→ Task statement:
In the data below, find every line with the string "internal" and pull it out.
Working data START
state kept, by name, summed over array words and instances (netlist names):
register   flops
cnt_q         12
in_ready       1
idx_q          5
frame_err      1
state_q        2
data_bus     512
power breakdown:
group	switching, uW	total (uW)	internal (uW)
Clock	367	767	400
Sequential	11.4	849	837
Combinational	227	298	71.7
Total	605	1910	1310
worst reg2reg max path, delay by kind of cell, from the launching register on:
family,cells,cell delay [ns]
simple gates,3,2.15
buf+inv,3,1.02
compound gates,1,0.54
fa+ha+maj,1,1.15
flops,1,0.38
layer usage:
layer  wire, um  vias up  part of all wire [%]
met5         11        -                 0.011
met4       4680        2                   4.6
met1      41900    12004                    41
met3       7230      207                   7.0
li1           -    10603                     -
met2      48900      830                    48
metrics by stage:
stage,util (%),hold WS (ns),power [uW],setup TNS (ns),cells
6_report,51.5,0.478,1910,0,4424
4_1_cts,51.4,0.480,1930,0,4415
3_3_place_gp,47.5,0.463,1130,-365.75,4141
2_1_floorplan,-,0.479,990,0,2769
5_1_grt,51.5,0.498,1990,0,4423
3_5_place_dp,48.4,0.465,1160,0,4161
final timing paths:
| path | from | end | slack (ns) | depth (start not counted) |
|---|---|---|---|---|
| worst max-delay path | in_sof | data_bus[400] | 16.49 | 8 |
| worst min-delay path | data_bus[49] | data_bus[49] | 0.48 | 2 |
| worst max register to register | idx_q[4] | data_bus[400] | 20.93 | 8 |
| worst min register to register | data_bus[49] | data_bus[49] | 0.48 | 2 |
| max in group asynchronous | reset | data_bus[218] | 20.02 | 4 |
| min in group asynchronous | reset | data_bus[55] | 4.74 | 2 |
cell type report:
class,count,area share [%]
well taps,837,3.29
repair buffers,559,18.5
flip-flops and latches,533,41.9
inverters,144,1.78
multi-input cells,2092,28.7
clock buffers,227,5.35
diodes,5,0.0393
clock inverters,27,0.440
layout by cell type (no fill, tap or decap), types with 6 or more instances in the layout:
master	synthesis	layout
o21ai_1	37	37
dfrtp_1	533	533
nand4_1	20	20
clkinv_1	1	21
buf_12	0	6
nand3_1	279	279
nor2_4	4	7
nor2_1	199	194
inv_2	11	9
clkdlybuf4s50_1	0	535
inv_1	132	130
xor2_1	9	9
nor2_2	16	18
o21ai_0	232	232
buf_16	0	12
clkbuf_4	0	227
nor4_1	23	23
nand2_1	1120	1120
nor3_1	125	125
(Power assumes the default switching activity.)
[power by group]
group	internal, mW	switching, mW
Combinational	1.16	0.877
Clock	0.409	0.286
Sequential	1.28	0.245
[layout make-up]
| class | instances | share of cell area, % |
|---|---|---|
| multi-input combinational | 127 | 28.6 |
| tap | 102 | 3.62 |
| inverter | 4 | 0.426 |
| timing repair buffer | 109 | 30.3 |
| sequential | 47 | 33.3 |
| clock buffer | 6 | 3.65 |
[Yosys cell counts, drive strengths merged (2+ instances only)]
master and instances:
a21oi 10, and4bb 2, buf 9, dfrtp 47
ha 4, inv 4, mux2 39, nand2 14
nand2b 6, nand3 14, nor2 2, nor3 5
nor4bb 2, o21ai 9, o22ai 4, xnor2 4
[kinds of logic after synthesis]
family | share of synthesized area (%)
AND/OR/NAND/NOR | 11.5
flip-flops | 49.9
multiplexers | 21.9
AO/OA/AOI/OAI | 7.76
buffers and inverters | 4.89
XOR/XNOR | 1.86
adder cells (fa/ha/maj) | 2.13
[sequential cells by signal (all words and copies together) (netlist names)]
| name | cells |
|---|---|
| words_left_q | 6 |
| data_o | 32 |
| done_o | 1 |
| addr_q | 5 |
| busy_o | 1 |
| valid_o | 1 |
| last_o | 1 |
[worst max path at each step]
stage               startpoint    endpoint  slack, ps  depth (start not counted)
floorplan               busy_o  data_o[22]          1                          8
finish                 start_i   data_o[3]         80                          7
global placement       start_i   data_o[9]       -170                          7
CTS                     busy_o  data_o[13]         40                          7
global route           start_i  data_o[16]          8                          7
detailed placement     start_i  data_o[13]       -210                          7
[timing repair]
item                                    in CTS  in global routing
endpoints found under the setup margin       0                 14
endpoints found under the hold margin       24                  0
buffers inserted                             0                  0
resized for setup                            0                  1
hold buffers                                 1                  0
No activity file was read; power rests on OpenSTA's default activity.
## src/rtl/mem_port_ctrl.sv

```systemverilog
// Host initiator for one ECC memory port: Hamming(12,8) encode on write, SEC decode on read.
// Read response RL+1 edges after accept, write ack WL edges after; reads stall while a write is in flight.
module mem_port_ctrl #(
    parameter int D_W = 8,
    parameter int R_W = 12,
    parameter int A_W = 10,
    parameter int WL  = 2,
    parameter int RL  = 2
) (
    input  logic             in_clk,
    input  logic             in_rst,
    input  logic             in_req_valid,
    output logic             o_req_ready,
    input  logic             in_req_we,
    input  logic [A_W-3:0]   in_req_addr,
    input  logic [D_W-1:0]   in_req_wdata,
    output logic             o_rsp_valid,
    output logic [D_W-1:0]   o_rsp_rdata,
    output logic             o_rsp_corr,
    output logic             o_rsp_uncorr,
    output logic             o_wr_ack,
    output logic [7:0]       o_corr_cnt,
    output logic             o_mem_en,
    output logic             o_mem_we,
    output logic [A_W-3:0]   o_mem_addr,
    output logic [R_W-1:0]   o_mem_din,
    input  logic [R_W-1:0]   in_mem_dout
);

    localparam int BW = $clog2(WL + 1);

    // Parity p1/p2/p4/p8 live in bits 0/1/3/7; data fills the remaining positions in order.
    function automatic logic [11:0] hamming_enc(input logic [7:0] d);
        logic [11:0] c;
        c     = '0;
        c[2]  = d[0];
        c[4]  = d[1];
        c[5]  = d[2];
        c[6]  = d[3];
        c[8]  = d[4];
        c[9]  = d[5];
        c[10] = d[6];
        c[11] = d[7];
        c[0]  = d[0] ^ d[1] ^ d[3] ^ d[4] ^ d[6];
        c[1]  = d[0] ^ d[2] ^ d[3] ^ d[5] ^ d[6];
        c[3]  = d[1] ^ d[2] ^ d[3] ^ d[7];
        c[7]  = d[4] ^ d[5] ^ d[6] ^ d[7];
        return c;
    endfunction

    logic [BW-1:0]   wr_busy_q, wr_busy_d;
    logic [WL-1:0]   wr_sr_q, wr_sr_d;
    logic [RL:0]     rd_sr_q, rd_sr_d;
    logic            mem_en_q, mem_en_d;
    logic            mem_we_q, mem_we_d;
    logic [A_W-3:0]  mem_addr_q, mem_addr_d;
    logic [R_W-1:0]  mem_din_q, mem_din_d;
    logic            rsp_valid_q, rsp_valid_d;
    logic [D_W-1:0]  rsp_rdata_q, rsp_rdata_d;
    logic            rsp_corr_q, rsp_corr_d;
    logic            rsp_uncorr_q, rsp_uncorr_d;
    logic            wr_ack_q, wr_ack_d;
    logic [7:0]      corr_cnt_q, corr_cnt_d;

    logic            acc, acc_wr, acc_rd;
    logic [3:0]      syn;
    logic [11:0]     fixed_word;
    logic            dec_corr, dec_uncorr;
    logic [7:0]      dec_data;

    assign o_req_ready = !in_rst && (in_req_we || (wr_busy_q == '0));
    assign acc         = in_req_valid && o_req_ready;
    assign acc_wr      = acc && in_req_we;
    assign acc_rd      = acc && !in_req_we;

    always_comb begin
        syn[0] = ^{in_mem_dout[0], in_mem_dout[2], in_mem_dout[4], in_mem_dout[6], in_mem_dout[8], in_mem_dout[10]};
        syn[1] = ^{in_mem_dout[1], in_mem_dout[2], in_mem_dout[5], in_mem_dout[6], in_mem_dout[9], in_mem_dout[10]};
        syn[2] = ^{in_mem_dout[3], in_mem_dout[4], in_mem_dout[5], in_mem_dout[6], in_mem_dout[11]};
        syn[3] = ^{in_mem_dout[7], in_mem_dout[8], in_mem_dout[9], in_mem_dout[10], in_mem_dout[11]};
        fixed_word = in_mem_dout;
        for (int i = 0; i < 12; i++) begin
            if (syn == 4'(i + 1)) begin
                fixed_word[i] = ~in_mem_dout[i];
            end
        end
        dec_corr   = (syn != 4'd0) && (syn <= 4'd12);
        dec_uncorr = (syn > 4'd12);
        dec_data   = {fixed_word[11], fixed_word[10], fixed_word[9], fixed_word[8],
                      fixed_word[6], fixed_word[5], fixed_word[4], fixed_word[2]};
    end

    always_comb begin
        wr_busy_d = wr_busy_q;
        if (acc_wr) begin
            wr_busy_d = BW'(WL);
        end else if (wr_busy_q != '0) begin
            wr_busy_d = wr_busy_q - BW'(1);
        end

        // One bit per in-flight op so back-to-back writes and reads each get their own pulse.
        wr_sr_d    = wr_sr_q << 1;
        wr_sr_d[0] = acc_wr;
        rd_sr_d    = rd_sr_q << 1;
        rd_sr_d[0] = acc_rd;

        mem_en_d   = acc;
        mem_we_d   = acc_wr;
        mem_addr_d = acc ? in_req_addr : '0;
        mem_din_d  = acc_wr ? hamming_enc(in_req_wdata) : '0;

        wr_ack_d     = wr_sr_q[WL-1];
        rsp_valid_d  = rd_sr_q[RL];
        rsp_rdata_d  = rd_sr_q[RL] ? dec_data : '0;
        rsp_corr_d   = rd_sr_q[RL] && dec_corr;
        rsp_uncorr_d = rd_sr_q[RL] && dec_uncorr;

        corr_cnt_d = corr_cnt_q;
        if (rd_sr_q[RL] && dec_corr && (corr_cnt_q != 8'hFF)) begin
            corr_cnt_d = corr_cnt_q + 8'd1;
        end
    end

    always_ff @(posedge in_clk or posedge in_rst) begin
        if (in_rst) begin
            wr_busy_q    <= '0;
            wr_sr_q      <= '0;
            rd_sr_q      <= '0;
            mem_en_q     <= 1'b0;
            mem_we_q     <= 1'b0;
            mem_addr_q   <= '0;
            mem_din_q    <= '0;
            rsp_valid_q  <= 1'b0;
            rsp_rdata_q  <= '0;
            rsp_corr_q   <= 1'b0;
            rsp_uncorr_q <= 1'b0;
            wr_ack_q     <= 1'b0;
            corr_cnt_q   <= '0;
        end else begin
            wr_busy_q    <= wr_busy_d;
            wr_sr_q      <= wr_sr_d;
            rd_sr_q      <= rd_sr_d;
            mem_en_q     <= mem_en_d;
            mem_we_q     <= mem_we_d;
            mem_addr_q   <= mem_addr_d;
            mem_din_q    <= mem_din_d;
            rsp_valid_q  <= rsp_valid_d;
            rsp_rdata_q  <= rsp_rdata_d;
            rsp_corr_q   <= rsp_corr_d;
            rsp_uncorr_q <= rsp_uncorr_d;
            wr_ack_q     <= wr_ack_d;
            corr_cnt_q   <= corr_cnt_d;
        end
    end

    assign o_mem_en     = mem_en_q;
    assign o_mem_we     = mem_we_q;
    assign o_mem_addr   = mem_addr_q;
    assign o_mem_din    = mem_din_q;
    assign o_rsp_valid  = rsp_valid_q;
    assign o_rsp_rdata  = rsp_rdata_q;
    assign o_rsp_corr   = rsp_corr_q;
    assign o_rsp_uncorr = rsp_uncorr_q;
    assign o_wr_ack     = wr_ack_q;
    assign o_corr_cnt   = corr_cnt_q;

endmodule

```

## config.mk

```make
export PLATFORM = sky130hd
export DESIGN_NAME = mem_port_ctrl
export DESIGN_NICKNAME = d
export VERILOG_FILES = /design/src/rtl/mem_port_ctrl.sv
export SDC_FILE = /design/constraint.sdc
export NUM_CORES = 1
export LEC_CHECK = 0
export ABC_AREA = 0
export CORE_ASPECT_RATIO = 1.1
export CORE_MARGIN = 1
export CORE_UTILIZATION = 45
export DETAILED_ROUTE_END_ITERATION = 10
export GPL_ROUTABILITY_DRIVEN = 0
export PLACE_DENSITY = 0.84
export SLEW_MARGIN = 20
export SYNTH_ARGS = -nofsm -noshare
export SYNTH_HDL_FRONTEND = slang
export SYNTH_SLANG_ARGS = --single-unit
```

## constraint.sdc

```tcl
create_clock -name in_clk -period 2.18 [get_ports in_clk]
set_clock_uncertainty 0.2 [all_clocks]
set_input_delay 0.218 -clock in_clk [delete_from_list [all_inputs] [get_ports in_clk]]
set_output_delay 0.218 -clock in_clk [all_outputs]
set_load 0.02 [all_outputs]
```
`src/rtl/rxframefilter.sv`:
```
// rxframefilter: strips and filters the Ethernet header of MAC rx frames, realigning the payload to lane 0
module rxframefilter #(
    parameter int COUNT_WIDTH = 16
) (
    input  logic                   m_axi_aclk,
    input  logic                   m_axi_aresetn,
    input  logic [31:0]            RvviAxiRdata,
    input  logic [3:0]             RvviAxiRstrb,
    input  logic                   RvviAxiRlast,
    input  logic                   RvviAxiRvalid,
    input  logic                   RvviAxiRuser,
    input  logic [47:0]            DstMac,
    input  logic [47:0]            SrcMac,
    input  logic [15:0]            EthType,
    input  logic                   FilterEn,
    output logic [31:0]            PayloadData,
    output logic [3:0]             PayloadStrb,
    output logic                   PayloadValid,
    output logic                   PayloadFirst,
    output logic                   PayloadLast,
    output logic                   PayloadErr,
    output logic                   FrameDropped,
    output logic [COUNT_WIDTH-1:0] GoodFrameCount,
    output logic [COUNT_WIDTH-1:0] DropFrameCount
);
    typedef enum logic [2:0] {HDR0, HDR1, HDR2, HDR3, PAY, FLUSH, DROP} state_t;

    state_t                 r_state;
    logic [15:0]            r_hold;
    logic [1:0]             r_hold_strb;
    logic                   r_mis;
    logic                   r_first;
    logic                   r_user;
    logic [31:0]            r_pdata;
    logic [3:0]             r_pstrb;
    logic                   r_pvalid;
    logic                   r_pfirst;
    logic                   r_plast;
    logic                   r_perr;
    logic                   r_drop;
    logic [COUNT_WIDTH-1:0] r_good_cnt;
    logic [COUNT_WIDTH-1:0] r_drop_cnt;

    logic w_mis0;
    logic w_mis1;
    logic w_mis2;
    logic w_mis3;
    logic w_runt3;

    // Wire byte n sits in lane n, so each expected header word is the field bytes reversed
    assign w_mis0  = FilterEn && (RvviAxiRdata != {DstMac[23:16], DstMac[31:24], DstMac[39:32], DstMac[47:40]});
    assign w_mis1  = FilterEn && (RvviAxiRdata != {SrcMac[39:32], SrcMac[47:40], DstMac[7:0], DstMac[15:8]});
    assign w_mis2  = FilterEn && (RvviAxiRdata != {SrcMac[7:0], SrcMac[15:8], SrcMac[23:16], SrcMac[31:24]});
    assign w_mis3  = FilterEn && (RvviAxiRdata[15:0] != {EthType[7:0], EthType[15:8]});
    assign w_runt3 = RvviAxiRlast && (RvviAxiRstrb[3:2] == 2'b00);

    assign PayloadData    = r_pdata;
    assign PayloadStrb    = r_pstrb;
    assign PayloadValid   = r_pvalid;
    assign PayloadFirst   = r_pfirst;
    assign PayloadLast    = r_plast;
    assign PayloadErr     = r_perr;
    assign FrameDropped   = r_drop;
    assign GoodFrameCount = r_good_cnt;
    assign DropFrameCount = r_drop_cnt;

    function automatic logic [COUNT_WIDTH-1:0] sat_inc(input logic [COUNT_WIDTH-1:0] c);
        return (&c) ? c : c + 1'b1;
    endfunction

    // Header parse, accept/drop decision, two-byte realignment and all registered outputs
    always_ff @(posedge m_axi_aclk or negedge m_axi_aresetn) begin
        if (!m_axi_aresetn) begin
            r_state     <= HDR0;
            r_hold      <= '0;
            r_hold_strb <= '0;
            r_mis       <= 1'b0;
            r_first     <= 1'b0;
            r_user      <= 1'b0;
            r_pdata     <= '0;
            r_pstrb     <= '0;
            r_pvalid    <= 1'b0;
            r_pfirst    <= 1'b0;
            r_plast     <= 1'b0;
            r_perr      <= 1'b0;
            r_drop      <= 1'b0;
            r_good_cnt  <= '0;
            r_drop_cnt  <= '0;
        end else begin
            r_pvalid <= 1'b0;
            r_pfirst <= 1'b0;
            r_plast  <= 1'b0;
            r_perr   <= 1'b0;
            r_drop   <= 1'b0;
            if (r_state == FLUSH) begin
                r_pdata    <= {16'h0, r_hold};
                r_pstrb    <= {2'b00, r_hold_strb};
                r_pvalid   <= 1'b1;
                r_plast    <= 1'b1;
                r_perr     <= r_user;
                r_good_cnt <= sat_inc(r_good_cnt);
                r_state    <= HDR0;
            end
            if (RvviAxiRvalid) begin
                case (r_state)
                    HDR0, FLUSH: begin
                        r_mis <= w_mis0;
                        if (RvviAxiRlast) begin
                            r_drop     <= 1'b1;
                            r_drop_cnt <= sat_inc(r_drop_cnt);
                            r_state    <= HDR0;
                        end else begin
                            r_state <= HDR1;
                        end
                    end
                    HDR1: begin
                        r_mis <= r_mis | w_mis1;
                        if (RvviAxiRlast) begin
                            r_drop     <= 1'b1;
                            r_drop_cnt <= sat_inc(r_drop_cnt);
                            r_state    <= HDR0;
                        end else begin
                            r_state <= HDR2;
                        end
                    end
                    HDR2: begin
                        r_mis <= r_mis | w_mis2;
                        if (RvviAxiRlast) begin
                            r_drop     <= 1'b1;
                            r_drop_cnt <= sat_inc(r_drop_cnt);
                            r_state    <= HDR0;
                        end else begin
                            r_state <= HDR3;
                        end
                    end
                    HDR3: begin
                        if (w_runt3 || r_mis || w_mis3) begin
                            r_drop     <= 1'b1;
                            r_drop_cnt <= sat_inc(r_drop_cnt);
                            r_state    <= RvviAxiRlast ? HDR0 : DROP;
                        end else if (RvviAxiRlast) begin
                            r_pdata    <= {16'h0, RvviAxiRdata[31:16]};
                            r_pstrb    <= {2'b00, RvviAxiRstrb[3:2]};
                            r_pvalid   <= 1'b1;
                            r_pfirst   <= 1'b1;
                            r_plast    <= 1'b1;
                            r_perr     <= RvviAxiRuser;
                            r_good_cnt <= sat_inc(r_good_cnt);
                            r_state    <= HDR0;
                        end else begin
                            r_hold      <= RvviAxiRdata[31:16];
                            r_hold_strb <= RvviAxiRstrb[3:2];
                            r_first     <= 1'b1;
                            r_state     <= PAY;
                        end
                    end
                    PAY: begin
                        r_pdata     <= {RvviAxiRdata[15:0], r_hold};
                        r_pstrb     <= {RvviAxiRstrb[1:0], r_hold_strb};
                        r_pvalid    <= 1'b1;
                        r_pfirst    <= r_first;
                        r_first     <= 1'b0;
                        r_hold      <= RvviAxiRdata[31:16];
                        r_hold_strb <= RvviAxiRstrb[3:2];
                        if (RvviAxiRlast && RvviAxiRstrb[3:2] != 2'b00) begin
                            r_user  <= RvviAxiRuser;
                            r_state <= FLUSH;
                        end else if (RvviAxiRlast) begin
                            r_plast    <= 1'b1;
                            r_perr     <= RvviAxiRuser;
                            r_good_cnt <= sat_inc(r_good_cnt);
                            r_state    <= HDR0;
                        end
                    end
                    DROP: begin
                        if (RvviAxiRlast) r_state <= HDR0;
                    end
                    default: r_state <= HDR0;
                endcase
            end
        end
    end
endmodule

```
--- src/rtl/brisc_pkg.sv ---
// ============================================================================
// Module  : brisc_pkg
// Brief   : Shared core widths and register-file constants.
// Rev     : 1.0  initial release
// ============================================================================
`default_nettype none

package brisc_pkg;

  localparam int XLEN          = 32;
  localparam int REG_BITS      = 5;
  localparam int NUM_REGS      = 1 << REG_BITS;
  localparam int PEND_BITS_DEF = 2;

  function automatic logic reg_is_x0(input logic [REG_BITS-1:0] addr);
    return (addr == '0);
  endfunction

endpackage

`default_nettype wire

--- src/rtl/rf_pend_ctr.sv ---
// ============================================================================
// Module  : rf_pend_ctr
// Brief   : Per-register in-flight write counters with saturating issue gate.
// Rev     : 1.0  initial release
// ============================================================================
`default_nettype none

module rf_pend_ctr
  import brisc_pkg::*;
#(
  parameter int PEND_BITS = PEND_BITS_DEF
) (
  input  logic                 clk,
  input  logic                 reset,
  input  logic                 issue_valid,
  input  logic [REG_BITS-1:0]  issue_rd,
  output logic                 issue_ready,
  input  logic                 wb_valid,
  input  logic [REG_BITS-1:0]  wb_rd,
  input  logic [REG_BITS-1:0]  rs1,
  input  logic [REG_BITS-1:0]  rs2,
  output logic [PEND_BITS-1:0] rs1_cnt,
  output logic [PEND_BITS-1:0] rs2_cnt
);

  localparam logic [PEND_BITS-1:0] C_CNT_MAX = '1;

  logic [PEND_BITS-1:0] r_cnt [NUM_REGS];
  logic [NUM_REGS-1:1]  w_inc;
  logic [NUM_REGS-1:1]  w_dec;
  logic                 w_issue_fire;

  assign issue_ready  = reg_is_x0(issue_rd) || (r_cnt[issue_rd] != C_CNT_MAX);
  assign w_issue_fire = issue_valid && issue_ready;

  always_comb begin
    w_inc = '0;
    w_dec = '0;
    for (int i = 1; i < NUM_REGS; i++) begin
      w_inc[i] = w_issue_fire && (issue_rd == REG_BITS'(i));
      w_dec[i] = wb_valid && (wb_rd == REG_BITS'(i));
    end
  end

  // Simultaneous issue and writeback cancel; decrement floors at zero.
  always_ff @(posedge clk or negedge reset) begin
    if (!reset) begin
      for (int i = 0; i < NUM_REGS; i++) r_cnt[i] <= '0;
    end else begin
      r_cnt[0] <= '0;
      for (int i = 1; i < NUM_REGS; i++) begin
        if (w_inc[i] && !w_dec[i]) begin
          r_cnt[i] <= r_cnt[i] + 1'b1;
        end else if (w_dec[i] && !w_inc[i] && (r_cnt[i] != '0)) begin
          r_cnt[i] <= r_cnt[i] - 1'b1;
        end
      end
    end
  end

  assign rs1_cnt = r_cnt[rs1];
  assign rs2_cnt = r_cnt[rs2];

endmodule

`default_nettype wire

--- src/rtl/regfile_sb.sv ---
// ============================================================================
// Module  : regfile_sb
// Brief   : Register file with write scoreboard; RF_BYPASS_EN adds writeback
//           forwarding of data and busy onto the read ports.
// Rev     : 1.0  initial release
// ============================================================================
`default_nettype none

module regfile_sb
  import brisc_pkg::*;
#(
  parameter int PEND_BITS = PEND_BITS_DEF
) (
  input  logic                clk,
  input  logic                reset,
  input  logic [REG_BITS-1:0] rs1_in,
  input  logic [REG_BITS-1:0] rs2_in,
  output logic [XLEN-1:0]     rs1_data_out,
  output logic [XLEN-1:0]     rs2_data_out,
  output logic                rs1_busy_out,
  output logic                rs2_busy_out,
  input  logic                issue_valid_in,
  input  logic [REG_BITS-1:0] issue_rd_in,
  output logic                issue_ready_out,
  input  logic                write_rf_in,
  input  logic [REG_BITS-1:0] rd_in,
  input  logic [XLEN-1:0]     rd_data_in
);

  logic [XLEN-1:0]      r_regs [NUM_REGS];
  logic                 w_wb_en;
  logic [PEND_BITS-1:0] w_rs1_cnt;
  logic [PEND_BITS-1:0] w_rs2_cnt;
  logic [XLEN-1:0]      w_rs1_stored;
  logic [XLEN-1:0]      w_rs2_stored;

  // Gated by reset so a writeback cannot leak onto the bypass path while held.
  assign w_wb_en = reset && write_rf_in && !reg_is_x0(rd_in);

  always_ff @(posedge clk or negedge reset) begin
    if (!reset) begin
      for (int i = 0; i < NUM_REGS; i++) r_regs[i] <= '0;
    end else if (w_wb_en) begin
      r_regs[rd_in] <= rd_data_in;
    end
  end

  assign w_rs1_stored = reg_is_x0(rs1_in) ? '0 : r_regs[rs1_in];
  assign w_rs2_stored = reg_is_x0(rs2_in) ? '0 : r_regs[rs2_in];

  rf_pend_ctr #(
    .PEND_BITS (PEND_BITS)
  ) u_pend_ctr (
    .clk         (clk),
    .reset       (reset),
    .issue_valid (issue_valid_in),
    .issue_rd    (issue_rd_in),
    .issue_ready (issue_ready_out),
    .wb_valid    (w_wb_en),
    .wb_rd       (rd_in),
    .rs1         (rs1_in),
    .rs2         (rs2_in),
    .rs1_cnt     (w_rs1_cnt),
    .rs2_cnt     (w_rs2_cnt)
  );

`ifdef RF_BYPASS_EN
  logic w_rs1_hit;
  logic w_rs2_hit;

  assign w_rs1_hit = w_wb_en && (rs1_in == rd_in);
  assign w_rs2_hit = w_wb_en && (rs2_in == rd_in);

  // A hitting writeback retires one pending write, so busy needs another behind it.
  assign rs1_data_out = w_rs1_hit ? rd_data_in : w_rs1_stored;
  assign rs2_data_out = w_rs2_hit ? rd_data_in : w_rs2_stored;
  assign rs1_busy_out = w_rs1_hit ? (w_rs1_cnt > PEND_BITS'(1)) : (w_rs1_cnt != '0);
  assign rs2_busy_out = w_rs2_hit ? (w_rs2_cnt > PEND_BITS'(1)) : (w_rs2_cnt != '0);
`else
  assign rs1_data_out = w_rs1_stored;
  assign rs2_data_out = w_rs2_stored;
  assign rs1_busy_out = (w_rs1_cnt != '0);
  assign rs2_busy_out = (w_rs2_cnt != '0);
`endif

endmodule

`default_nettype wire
Working data END
→ Response to this exercise:
group	switching, uW	total (uW)	internal (uW)
group	internal, mW	switching, mW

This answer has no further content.